La tradizione Wahabita prevede un'applicazione rigida della Shari'a che tra le altre cose implica una totale subordinazione della donna in ogni ambito.
Dovremmo forse rispettare usi, costumi e sentenze di morte per futili motivi commiate nell'Arabia Saudita evitando di intervenire "negli affari interni" per "rispetto reciproco tra culture diverse"? Fino a che punto?
Qualche anno fa una ragazza di Valenza aveva coronato il suo sogno sposando un Saudita di bell'aspetto ed ottima famiglia conosciuto in fiera a Basilea. Fino a che sono vissuti in Europa il comportamento del marito era esemplare. Tuttavia una volta trasferitisi in Arabia lei ha dovuto sottoporsi a leggi e costumi locali. Il marito, forse condizionato dalla famiglia o dalla società locale, ha finito per ripudiarla. Senza diritti e senza passaporto è rimasta un anno nel limbo fino a quando il padre italiano l'ha riscattata pagando più di un milione di euro alla famiglia dell'ex marito per poterla riportare in Europa.
Dovremmo censurare un tale comportamento nei confronti di un'europea ed astenerci da ogni giudizio qualora la moglie fosse di origini medio orientali?
Che dire del concetto di schiavitù? In molte parti dell'Africa ancora oggi è considerata una prassi normale: lo schiavo non si ribella anche quando ne ha l'occasione perchè ritiene che questo sia l'ordine naturale delle cose.

In conclusione ritengo che l'integrazione europea sia conseguenza di un processo durato secoli: non è tanto importante "la base culturale comune" (difficile persino da definire cosa sia di preciso) ma la scarsità di posizioni culturali difficilmente conciliabili presenti nei diversi paesi.
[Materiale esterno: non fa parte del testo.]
===== config.mk =====
export PLATFORM = sky130hd
export DESIGN_NAME = polaris_cpu
export DESIGN_NICKNAME = d
export VERILOG_FILES = /design/src/rtl/polaris_cpu.sv
export SDC_FILE = /design/constraint.sdc
export NUM_CORES = 2
export LEC_CHECK = 0
export CORE_AREA = 3 3 614 616
export CTS_CLUSTER_DIAMETER = 60
export CTS_CLUSTER_SIZE = 10
export DETAILED_ROUTE_END_ITERATION = 16
export DIE_AREA = 0 0 617 619
export DONT_BUFFER_PORTS = 1
export HOLD_SLACK_MARGIN = 0.03
export RECOVER_POWER = 50
export SYNTH_ARGS = -nofsm -noshare
export SYNTH_HDL_FRONTEND = slang
export SYNTH_SLANG_ARGS = --single-unit
export TNS_END_PERCENT = 5

===== constraint.sdc =====
create_clock -name clk_i -period 7.8 [get_ports clk_i]
set_clock_uncertainty 0.05 [all_clocks]
set_input_delay 0.78 -clock clk_i [delete_from_list [all_inputs] [get_ports clk_i]]
set_output_delay 0.78 -clock clk_i [all_outputs]
set_load 0.05 [all_outputs]
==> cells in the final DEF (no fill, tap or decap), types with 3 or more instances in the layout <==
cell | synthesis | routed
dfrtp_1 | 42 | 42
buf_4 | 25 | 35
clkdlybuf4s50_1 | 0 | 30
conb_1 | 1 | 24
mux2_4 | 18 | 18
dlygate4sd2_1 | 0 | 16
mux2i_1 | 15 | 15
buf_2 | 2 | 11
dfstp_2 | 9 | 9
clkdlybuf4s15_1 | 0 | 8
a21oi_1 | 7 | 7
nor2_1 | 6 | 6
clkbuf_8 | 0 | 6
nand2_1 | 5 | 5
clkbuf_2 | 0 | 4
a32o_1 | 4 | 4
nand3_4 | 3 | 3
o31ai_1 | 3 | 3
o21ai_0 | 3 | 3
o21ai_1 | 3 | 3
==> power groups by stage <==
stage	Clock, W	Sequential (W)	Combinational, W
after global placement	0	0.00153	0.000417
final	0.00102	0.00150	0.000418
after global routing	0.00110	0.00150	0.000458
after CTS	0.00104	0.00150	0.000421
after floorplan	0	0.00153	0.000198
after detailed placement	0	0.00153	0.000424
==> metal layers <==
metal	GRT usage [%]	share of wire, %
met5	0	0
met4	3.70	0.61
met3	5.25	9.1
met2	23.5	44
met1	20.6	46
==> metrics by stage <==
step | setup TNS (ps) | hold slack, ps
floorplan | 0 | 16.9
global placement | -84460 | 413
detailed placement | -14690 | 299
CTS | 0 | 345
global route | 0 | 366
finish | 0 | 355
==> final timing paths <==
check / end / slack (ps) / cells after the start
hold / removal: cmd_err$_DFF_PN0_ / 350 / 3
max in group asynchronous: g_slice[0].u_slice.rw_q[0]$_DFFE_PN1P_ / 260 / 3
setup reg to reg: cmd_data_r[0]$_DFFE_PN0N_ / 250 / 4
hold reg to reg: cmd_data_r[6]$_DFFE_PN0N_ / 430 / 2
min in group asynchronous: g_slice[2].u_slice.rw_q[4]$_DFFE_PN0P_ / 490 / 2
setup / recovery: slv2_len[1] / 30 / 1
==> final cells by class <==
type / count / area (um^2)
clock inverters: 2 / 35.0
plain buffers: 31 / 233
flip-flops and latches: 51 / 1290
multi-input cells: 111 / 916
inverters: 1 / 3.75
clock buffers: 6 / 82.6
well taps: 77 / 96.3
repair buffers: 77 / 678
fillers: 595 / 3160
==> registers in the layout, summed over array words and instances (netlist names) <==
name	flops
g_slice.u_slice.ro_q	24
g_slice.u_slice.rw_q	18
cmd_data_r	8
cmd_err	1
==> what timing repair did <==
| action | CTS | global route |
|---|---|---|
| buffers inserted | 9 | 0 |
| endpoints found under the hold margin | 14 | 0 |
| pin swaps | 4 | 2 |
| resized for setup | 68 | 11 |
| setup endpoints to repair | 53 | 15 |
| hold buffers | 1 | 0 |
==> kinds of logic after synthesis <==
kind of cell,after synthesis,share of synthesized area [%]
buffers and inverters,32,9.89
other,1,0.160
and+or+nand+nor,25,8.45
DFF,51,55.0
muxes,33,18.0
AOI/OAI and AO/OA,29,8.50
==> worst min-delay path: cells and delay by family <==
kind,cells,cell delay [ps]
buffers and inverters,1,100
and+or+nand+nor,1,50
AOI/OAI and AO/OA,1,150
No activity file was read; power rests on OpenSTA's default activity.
===== config.mk =====
export PLATFORM = sky130hd
export DESIGN_NAME = matmul_ctrl_flat
export DESIGN_NICKNAME = d
export VERILOG_FILES = /design/src/rtl/matmul_ctrl_if.sv /design/src/rtl/matmul_ctrl.sv /design/src/flat_wrapper.sv
export SDC_FILE = /design/constraint.sdc
export NUM_CORES = 1
export LEC_CHECK = 0
export ABC_AREA = 1
export CAP_MARGIN = 40
export CORE_AREA = 2 2 152 154
export DETAILED_ROUTE_END_ITERATION = 16
export DIE_AREA = 0 0 154 156
export PLACE_DENSITY = 0.66
export SETUP_SLACK_MARGIN = 0.5
export SLEW_MARGIN = 20
export SYNTH_ARGS = -nofsm -noshare
export SYNTH_HDL_FRONTEND = slang
export SYNTH_SLANG_ARGS = --single-unit

===== constraint.sdc =====
create_clock -name clk -period 5.15 [get_ports clk]
set_clock_uncertainty 0.05 [all_clocks]
set_input_delay 1.03 -clock clk [delete_from_list [all_inputs] [get_ports clk]]
set_output_delay 1.03 -clock clk [all_outputs]
set_load 0.02 [all_outputs]
===== config.mk =====
export PLATFORM = sky130hd
export DESIGN_NAME = wb_arbiter_rr_2
export DESIGN_NICKNAME = d
export VERILOG_FILES = /design/src/rtl/wb_arbiter_rr_2_arb.sv /design/src/rtl/wb_arbiter_rr_2.sv
export SDC_FILE = /design/constraint.sdc
export NUM_CORES = 1
export LEC_CHECK = 0
export BUFFER_PORTS_ARGS = -buffer_cell sky130_fd_sc_hd__clkbuf_2
export CORE_AREA = 2 2 126 128
export CTS_BUF_LIST = sky130_fd_sc_hd__clkbuf_16
export CTS_CLUSTER_DIAMETER = 200
export DETAILED_ROUTE_END_ITERATION = 10
export DIE_AREA = 0 0 128 130
export PLACE_DENSITY = 0.47
export SLEW_MARGIN = 20
export SYNTH_ARGS = -nofsm -noshare
export SYNTH_HDL_FRONTEND = slang
export SYNTH_SLANG_ARGS = --single-unit

===== constraint.sdc =====
create_clock -name clk -period 2.53 [get_ports clk]
set_clock_uncertainty 0.1 [all_clocks]
set_input_delay 0.3795 -clock clk [delete_from_list [all_inputs] [get_ports clk]]
set_output_delay 0.3795 -clock clk [all_outputs]
set_load 0.02 [all_outputs]
## config.mk

```make
export PLATFORM = sky130hd
export DESIGN_NAME = gcm_word_sequencer
export DESIGN_NICKNAME = d
export VERILOG_FILES = /design/src/rtl/gcm_word_sequencer.sv
export SDC_FILE = /design/constraint.sdc
export NUM_CORES = 1
export LEC_CHECK = 0
export CAP_MARGIN = 20
export CORE_MARGIN = 2
export CORE_UTILIZATION = 50
export DETAILED_ROUTE_END_ITERATION = 10
export PLACE_DENSITY = 0.87
export SLEW_MARGIN = 10
export SYNTH_ARGS = -nofsm -noshare
export SYNTH_HDL_FRONTEND = slang
export SYNTH_SLANG_ARGS = --single-unit
```

## constraint.sdc

```tcl
create_clock -name clk -period 14.3 [get_ports clk]
set_input_delay 2.86 -clock clk [delete_from_list [all_inputs] [get_ports clk]]
set_output_delay 2.86 -clock clk [all_outputs]
set_load 0.03 [all_outputs]
```

## src/rtl/gcm_word_sequencer.sv

```systemverilog
`default_nettype none
// ============================================================================
// Module      : gcm_word_sequencer
// Description : Front-end sequencer for the AES-GCM phase bypasser.
//               Accepts a packet-word stream with a per-packet 96-bit IV,
//               issues two AES counter blocks per accepted word, and
//               produces the bypasser controls (state code / last / ready)
//               delayed by the AES latency so they line up with the
//               keystream. After every eop word the input is stalled for
//               FLUSH_GAP cycles so the bypasser can drain the last word.
// Ports       :
//   clk        in   1    clock
//   rst        in   1    asynchronous active-high reset
//   s_valid    in   1    input word valid
//   s_sop      in   1    first word of packet (qualified by s_valid)
//   s_eop      in   1    last word of packet (qualified by s_valid)
//   s_iv       in   IV_W packet IV, sampled on the sop word
//   s_ready    out  1    word accepted when s_valid && s_ready
//   ctr_valid  out  1    counter blocks valid to AES core
//   ctr_blk0   out  128  {IV,cnt}
//   ctr_blk1   out  128  {IV,cnt+1}
//   o_state    out  4    bypasser state code: 1 FIRST, 2 SECOND, 4 INNER
//   o_last     out  1    last-word flag to bypasser
//   o_ready    out  1    keystream-valid strobe to bypasser
//   o_err      out  1    one-cycle protocol-error pulse
// Revision    : 1.0 - initial release
// ============================================================================
module gcm_word_sequencer #(
    parameter int AES_LAT   = 14,
    parameter int FLUSH_GAP = 3,
    parameter int IV_W      = 96
) (
    input  logic            clk,
    input  logic            rst,
    input  logic            s_valid,
    input  logic            s_sop,
    input  logic            s_eop,
    input  logic [IV_W-1:0] s_iv,
    output logic            s_ready,
    output logic            ctr_valid,
    output logic [127:0]    ctr_blk0,
    output logic [127:0]    ctr_blk1,
    output logic [3:0]      o_state,
    output logic            o_last,
    output logic            o_ready,
    output logic            o_err
);

    localparam int         c_CW = 128 - IV_W;
    localparam int         c_GW = (FLUSH_GAP > 1) ? $clog2(FLUSH_GAP) : 1;

    localparam logic [2:0] c_S_IDLE = 3'd0;
    localparam logic [2:0] c_S_W0   = 3'd1;
    localparam logic [2:0] c_S_W1   = 3'd2;
    localparam logic [2:0] c_S_WN   = 3'd3;
    localparam logic [2:0] c_S_GAP  = 3'd4;

    localparam logic [3:0] c_CODE_FIRST  = 4'd1;
    localparam logic [3:0] c_CODE_SECOND = 4'd2;
    localparam logic [3:0] c_CODE_INNER  = 4'd4;

    // FSM
    logic [2:0]      r_state;
    logic [2:0]      w_state_nxt;

    // Decoded per-cycle controls
    logic            w_accept;
    logic            w_issue;
    logic            w_err;
    logic [3:0]      w_code;
    logic            w_gap_done;
    logic            w_in_pkt;

    // Datapath
    logic [IV_W-1:0] r_iv;
    logic [c_CW-1:0] r_cnt;
    logic [c_GW-1:0] r_gap_cnt;
    logic            r_ctr_valid;
    logic [127:0]    r_blk0;
    logic [127:0]    r_blk1;
    logic [3:0]      r_code;
    logic            r_last;
    logic            r_err;

    // Alignment delay line: {code[3:0], last, valid}
    logic [5:0]      r_dly [AES_LAT];
    logic [5:0]      w_tap;

    // ------------------------------------------------------------------------
    // FSM: state register
    // ------------------------------------------------------------------------
    always_ff @(posedge clk or posedge rst) begin
        if (rst) begin
            r_state <= c_S_IDLE;
        end else begin
            r_state <= w_state_nxt;
        end
    end

    // ------------------------------------------------------------------------
    // FSM: next-state logic
    // ------------------------------------------------------------------------
    always_comb begin
        w_state_nxt = r_state;
        case (r_state)
            c_S_IDLE: begin
                // Non-sop words in IDLE are dropped and leave the FSM here.
                if (w_accept && s_sop) begin
                    w_state_nxt = s_eop ? c_S_GAP : c_S_W0;
                end
            end
            c_S_W0, c_S_W1, c_S_WN: begin
                if (w_accept) begin
                    if (s_eop) begin
                        w_state_nxt = c_S_GAP;
                    end else if (s_sop) begin
                        // Stray sop abandons the current packet and restarts.
                        w_state_nxt = c_S_W0;
                    end else if (r_state == c_S_W0) begin
                        w_state_nxt = c_S_W1;
                    end else begin
                        w_state_nxt = c_S_WN;
                    end
                end
            end
            c_S_GAP: begin
                if (w_gap_done) begin
                    w_state_nxt = c_S_IDLE;
                end
            end
            default: begin
                w_state_nxt = c_S_IDLE;
            end
        endcase
    end

    // ------------------------------------------------------------------------
    // FSM: output / decode logic
    // ------------------------------------------------------------------------
    always_comb begin
        s_ready    = (r_state != c_S_GAP);
        w_in_pkt   = (r_state == c_S_W0) || (r_state == c_S_W1) ||
                     (r_state == c_S_WN);
        w_accept   = s_valid && s_ready;
        w_gap_done = (r_gap_cnt == c_GW'(FLUSH_GAP - 1));
        // A word produces counter blocks unless it is a non-sop word in IDLE.
        w_issue    = w_accept && (s_sop || w_in_pkt);
        w_err      = w_accept && (s_sop ? w_in_pkt : !w_in_pkt);
        w_code     = c_CODE_INNER;
        if (s_sop) begin
            w_code = c_CODE_FIRST;
        end else if (r_state == c_S_W0) begin
            w_code = c_CODE_SECOND;
        end
    end

    // ------------------------------------------------------------------------
    // Counter-block generation and issue
    // ------------------------------------------------------------------------
    always_ff @(posedge clk or posedge rst) begin
        if (rst) begin
            r_iv        <= '0;
            r_cnt       <= c_CW'(1);
            r_ctr_valid <= 1'b0;
            r_blk0      <= '0;
            r_blk1      <= '0;
            r_code      <= c_CODE_FIRST;
            r_last      <= 1'b0;
            r_err       <= 1'b0;
        end else begin
            r_ctr_valid <= w_issue;
            r_err       <= w_err;
            if (w_issue) begin
                r_code <= w_code;
                r_last <= s_eop;
                if (s_sop) begin
                    // J0 (tag block) and the first data counter.
                    r_iv   <= s_iv;
                    r_blk0 <= {s_iv, c_CW'(1)};
                    r_blk1 <= {s_iv, c_CW'(2)};
                    r_cnt  <= c_CW'(3);
                end else begin
                    // Counter arithmetic wraps modulo 2^c_CW by design.
                    r_blk0 <= {r_iv, r_cnt};
                    r_blk1 <= {r_iv, r_cnt + c_CW'(1)};
                    r_cnt  <= r_cnt + c_CW'(2);
                end
            end
        end
    end

    // ------------------------------------------------------------------------
    // Flush-gap counter: counts cycles spent in GAP
    // ------------------------------------------------------------------------
    always_ff @(posedge clk or posedge rst) begin
        if (rst) begin
            r_gap_cnt <= '0;
        end else if ((r_state == c_S_GAP) && !w_gap_done) begin
            r_gap_cnt <= r_gap_cnt + c_GW'(1);
        end else begin
            r_gap_cnt <= '0;
        end
    end

    // ------------------------------------------------------------------------
    // Alignment delay line. The entry shifted in alongside ctr_valid reaches
    // the tap exactly AES_LAT cycles later, matching keystream arrival.
    // Empty slots carry valid=0 so the tap decodes to the idle code.
    // ------------------------------------------------------------------------
    always_ff @(posedge clk or posedge rst) begin
        if (rst) begin
            for (int i = 0; i < AES_LAT; i++) begin
                r_dly[i] <= '0;
            end
        end else begin
            r_dly[0] <= {r_code, r_last, r_ctr_valid};
            for (int i = 1; i < AES_LAT; i++) begin
                r_dly[i] <= r_dly[i-1];
            end
        end
    end

    assign w_tap = r_dly[AES_LAT-1];

    // ------------------------------------------------------------------------
    // Outputs
    // ------------------------------------------------------------------------
    assign ctr_valid = r_ctr_valid;
    assign ctr_blk0  = r_blk0;
    assign ctr_blk1  = r_blk1;
    assign o_err     = r_err;
    assign o_ready   = w_tap[0];
    assign o_last    = w_tap[0] & w_tap[1];
    // FIRST is the idle code the bypasser flushes on.
    assign o_state   = w_tap[0] ? w_tap[5:2] : c_CODE_FIRST;

endmodule
`default_nettype wire

```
Scarsità che è un risultato ottenuto solo negli ultimi anni.
La presenza di un solo paese in cui ad esempio sia considerata con atteggiamento anche solo neutro la schiavitù ne impedirebbe l'integrazione nell'UE.
Il caso della Turchia è esemplare: pur "modernizzato" lo stato Turco non è al momento compatibile con l'UE.
Sarà allora destinato a non esserlo mai?

Se l'assunto per l'integrazione a lungo termine è una progressiva riduzione delle specificità culturali che contrastano in modo inconciliabile con il senso di giustizia dei membri di una comunità, l'unica soluzione è il colonialismo culturale.
Le persone della mia generazione sono forse state le prime vittime di un condizionamento di massa da parte di un'altra cultura ottenibile con uso appropriato di mezzi di comunicazione.
La televisione negli anni '50 e '60 ha esportato il modello culturale anglosassone agendo su individui in fase di formazione.
Inconsciamente abbiamo adottato un modello culturale estraneo a quello locale ed oggi ci sembra "giusto" solo quello.
Negli anni '50 le donne italiane andavano a messa velate, esisteva il delitto d'onore, la società era manifestatamente maschilista, ecologia un termine sconosciuto.
Il condizionamento culturale spacciato come intrattenimento ci ha "ricondizionati", ed oggi sentiamo quegli aspetti della società italiana come "profondamente ingiusti".

L'integrazione resa necessaria dalla globalizzazione non può che passare da un condizionamento di questo tipo.
E non è detto che vincitori saranno i valori della nostra società attuale.